Twentse boerderij
De Twentse boerderij komt, zoals de naam al aangeeft, voornamelijk voor in de Overijsselse regio Twente. Het is een regionale variant van de hallenhuisboerderij.
Constructie
De Twentse boerderij heeft een grote, rechthoekige en langwerpige plattegrond. Net als bij de Sallandse boerderij is rust de gebintconstructie oorspronkelijk op veldkeien, als werd dit later ook steeds vaker baksteen of beton. De gebintconstructie werd vroeger van eikenhout gemaakt, maar later ook van naaldhout.
Kap
De Twentse boerderij heeft een laag aflopend zadeldak, en een hoge kap met een groot, gesloten dakvlak. Soms zit er ook een knik in het dak. Doorgaans is de kap bedekt met kenmerkende rode dakpannen. Ook zijn vaak witte windveren met dekplank aanwezig. Dakgoten zijn niet aanwezig.
Gevels
De hoofdingang van de Twentse boerderij bevindt zich in de voorgevel of zijgevel. In de voorgevel zijn grote raampartijen met luiken aanwezig. Net als bij de Sallandse boerderij hebben de ramen vaak een roedeverdeling. Kenmerkend aan de Twentse boerderij is de houten topgevel aan de voor en achterzijde van de boerderij. Deze komen vooral in het midden en oosten van Twente voor, waar de architectuur nauw aansluit bij die van over de Duitse grens. In sommige gevallen steekt de topgevel iets uit over het onderste deel van de gevel. Dan rusten de planken op houten klossen of consoles, of op een uitkragend deel van het metselwerk.

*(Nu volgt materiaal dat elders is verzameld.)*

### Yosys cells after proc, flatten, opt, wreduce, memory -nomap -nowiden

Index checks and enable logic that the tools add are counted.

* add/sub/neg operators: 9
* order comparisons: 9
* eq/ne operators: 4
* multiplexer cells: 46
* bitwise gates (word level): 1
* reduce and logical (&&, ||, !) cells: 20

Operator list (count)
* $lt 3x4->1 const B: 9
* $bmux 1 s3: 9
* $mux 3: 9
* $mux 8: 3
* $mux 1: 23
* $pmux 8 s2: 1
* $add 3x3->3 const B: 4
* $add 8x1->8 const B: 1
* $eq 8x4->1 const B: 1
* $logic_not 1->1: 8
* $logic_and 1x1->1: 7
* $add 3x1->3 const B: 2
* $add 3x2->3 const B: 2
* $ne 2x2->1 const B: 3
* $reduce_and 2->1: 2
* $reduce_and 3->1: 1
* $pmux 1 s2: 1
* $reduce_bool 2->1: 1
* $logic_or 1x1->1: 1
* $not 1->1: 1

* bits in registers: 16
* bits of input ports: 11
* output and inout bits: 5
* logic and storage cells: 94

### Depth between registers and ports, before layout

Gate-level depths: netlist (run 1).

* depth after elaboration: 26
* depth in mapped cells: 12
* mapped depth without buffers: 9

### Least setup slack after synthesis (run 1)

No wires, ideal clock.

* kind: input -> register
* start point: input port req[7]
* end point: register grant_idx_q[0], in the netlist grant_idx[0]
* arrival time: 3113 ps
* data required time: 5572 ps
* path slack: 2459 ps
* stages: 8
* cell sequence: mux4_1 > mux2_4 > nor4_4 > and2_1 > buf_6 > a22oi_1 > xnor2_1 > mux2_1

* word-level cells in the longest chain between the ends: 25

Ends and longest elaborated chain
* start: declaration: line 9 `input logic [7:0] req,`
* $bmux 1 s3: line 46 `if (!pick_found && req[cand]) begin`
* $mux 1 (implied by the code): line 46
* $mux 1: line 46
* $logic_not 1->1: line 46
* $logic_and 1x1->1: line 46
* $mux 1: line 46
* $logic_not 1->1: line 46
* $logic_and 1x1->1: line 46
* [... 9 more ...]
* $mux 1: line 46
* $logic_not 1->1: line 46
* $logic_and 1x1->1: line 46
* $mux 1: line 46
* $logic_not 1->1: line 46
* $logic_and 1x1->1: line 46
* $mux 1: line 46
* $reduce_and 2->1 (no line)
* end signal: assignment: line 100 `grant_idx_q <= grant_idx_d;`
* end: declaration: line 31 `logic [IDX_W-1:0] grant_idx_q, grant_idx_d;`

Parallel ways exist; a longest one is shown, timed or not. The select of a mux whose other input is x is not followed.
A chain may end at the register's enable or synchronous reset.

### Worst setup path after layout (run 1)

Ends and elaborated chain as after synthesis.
[src/rtl/gray_pkg.sv]
// Shared Gray-code helpers and counter mode encodings.
// Helpers take full-width operands; callers zero-extend and truncate to their own width.
package gray_pkg;

    localparam int GRAY_MAX_WIDTH = 32;

    localparam int MODE_WRAP = 0;
    localparam int MODE_SAT  = 1;

    function automatic logic [GRAY_MAX_WIDTH-1:0] bin2gray(input logic [GRAY_MAX_WIDTH-1:0] value);
        return value ^ (value >> 1);
    endfunction

    // Zero-extended upper bits keep the prefix XOR exact for narrower counters.
    function automatic logic [GRAY_MAX_WIDTH-1:0] gray2bin(input logic [GRAY_MAX_WIDTH-1:0] value);
        logic [GRAY_MAX_WIDTH-1:0] bin;
        bin[GRAY_MAX_WIDTH-1] = value[GRAY_MAX_WIDTH-1];
        for (int i = GRAY_MAX_WIDTH - 2; i >= 0; i--) begin
            bin[i] = bin[i+1] ^ value[i];
        end
        return bin;
    endfunction

endpackage

[src/rtl/gray_err_check.sv]
// Single-bit-change monitor for the Gray output: flags any non-wrap count step
// whose Gray value changed in anything other than exactly one bit. Sticky until rst.
module gray_err_check #(
    parameter int DATA_WIDTH = 4
) (
    input  logic                  clk,
    input  logic                  rst,
    input  logic                  step,
    input  logic [DATA_WIDTH-1:0] count_out,
    output logic                  err
);

    logic [DATA_WIDTH-1:0] prev_gray;
    logic                  step_q;
    logic                  one_bit;

    assign one_bit = ($countones(count_out ^ prev_gray) == 1);

    // step_q marks that the value now on count_out came from a plain +/-1 step.
    always_ff @(posedge clk) begin
        prev_gray <= count_out;
        if (rst) begin
            step_q <= 1'b0;
            err    <= 1'b0;
        end else begin
            step_q <= step;
            err    <= err | (step_q & ~one_bit);
        end
    end

endmodule

[src/rtl/gray_counter_ud.sv]
// Up/down Gray counter with load, programmable limit and wrap/saturate modes.
// Define GRAY_COUNTER_UD_ERR_CHECK_EN to add the sticky single-bit-change err output.
module gray_counter_ud
    import gray_pkg::*;
#(
    parameter int                    DATA_WIDTH = 4,
    parameter int                    SATURATE   = 0,
    parameter logic [DATA_WIDTH-1:0] RST_VAL    = '0
) (
    input  logic                  clk,
    input  logic                  rst,
    input  logic                  en,
    input  logic                  up,
    input  logic                  load,
    input  logic [DATA_WIDTH-1:0] load_val,
    input  logic [DATA_WIDTH-1:0] limit,
    output logic [DATA_WIDTH-1:0] count_bin,
    output logic [DATA_WIDTH-1:0] count_out,
    output logic                  tc
`ifdef GRAY_COUNTER_UD_ERR_CHECK_EN
    ,
    output logic                  err
`endif
);

    localparam bit SAT_MODE = (SATURATE == MODE_SAT);

    logic [DATA_WIDTH-1:0] next_bin;
    logic                  next_tc;

    // Bound hits raise tc; saturate mode reloads the same bound, so a held counter keeps pulsing.
    always_comb begin
        next_bin = count_bin;
        next_tc  = 1'b0;
        if (load) begin
            next_bin = load_val;
        end else if (en) begin
            if (up) begin
                if (count_bin >= limit) begin
                    next_bin = SAT_MODE ? limit : '0;
                    next_tc  = 1'b1;
                end else begin
                    next_bin = count_bin + DATA_WIDTH'(1);
                end
            end else begin
                if (count_bin == '0) begin
                    next_bin = SAT_MODE ? '0 : limit;
                    next_tc  = 1'b1;
                end else begin
                    next_bin = count_bin - DATA_WIDTH'(1);
                end
            end
        end
    end

    // Gray is encoded from the next binary value so both outputs update on the same edge.
    always_ff @(posedge clk) begin
        if (rst) begin
            count_bin <= RST_VAL;
            count_out <= DATA_WIDTH'(bin2gray(GRAY_MAX_WIDTH'(RST_VAL)));
            tc        <= 1'b0;
        end else begin
            count_bin <= next_bin;
            count_out <= DATA_WIDTH'(bin2gray(GRAY_MAX_WIDTH'(next_bin)));
            tc        <= next_tc;
        end
    end

`ifdef GRAY_COUNTER_UD_ERR_CHECK_EN
    logic step;

    assign step = en & ~load & ~next_tc;

    gray_err_check #(
        .DATA_WIDTH(DATA_WIDTH)
    ) u_err_check (
        .clk      (clk),
        .rst      (rst),
        .step     (step),
        .count_out(count_out),
        .err      (err)
    );
`endif

endmodule

[config.mk]
export PLATFORM = sky130hd
export DESIGN_NAME = gray_counter_ud
export DESIGN_NICKNAME = d
export VERILOG_FILES = /design/src/rtl/gray_pkg.sv /design/src/rtl/gray_err_check.sv /design/src/rtl/gray_counter_ud.sv
export SDC_FILE = /design/constraint.sdc
export NUM_CORES = 1
export LEC_CHECK = 0
export BUFFER_PORTS_ARGS = -buffer_cell sky130_fd_sc_hd__buf_2
export CORE_AREA = 2 2 39 41
export CTS_CLUSTER_DIAMETER = 100
export DETAILED_ROUTE_END_ITERATION = 10
export DIE_AREA = 0 0 41 43
export GPL_TIMING_DRIVEN = 0
export PLACE_DENSITY = 0.86
export SKIP_CTS_REPAIR_TIMING = 1
export SYNTH_ARGS = -nofsm -noshare
export SYNTH_HDL_FRONTEND = slang
export SYNTH_SLANG_ARGS = --single-unit
export TNS_END_PERCENT = 50
[constraint.sdc]
create_clock -name clk -period 5.3 [get_ports clk]
set_clock_uncertainty 0.05 [all_clocks]
set_input_delay 0.795 -clock clk [delete_from_list [all_inputs] [get_ports clk]]
set_output_delay 0.795 -clock clk [all_outputs]
set_load 0.05 [all_outputs]
==> results.ini <==
[final_layout]
antenna_cells = 0
syn2layout_area_growth_pct = 21.19
final_cells = 116
layout-drive-gt1-share_pct = 34.00
final_nets = 121

[drt]
ant_nets = 0
post_drt_wl_per_cell_microns = 12.81
drt-pass1-iter-count = 4
drc = 0
via_count = 658
via_per_inst = 5.672
drtIter0Drc = 9
routed_wl_mm = 1.486

[global_routing]
grt_pass1_wl_mm = 2.332
grt_max_degree = 11
grt_pass1_vias = 576
grt_use_total_pct = 19.68
grt_antenna_before_repair = 0
overflow = 0

[floorplanning]
die_h_microns = 43
core_sq_um = 1384
start_util_pct = 48.64
pin_count = 22
dieArea_sq_um = 1763
die_w_microns = 41
rows = 14

[synth]
synth_top_area_cell = dfxtp_1
synth_edf_count = 0
synth_seq_cells = 8
yosys_warnings = 0
yosys.area.top_type_share_pct = 23.79
async_flop_share_pct = 0
netlist_top_cells_count = nor2_1 (11), dfxtp_1 (8), inv_1 (7)
ys_seq_area_share_pct = 23.79
netlist_instances = 77
synthesis.nets = 96
ys_top_cells_by_area = dfxtp_1 (24%), ha_1 (11%), nor2_1 (6.1%)
avgSynthCellArea_sq_um = 8.742
ys.flop_type = dfxtp_1
synthMostInstantiatedCell = nor2_1
synth_cell_types = 33
synth_area_sq_um = 673.1

[placed_design]
placed_cells = 113
dp_hpwl_mm = 1.174
portBuffers = 20
place_congestion = 0.7411

[worst_hold_path]
min_from = count_bin[2]
hold_path.class = flip-flop to flip-flop

[timing]
fin_setup_tns_ns = 0
finalSetupViolCount = 0
max_slew_margin_pct = 64.52
hold_violations = 0
worst_pin_slew_ns = 0.5311
clock.fmax_ghz = 0.4276
slew_violations = 0
rsz0062_at_grt = no
post-route-min-period_ns = 2.339
fin_crit_sh_pct = 44.13

[critical_path]
required_ns = 5.39
crit_type = input port to flip-flop
worstPathArrival_ns = 2.43
path_max_fanout = 3
start_kind = input port
crit_start = limit[0]
rr_startpoint = count_bin[0]
end_kind = flip-flop

[job]
max_cap_viol_count = 0

[clock_tree]
clock_latency_ns = 0.25
cts.clk_slew.worst_paths_ns = 0.05
clk_path_buf_depth = 2
cts_root_buf = clkbuf_4
htree_num_levels = 1
cts_tree = yes
cts.sink_count = 8
cts-buffers-inserted = 3

[status]
run_status = completed

[pwr]
pwr_density_cell_nw_per_um2 = 262.5
power.leakage_uw = 0.0003828
peakVddDrop_uv = 157.6

==> placed cells by master (no fill, tap or decap), types with 2 or more instances in the layout <==
cell      count
a21oi_1       2
dfxtp_1       8
ha_1          6
clkbuf_4      3
buf_2        20
o21ai_0       2
nor3_1        4
buf_4         2
o31ai_2       2
o211ai_1      2
inv_1         7
xnor2_1       3
nor2b_1       4
nand2_1       2
nor2_1       11
a22oi_1       3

Het achterhuis is symmetrisch opgezet en heeft grote baanderdeuren in het midden en kleine deeldeuren aan de weerszijde. Bij de baanderdeuren is vaak een onderschoer aanwezig. Ook zie je hier vaak een stiepelteken.
Bronnen:
- Twentse Erven. 'Hallehuis met topgevel.' Twentse Erven, https://twentse-erven.nl/typologie/hallehuis-met-topgevel/.
- Streekeigen Huis & Erf. Erven in Wierden: Aandacht voor Streekeigen kenmerken. Het Oversticht, 2011.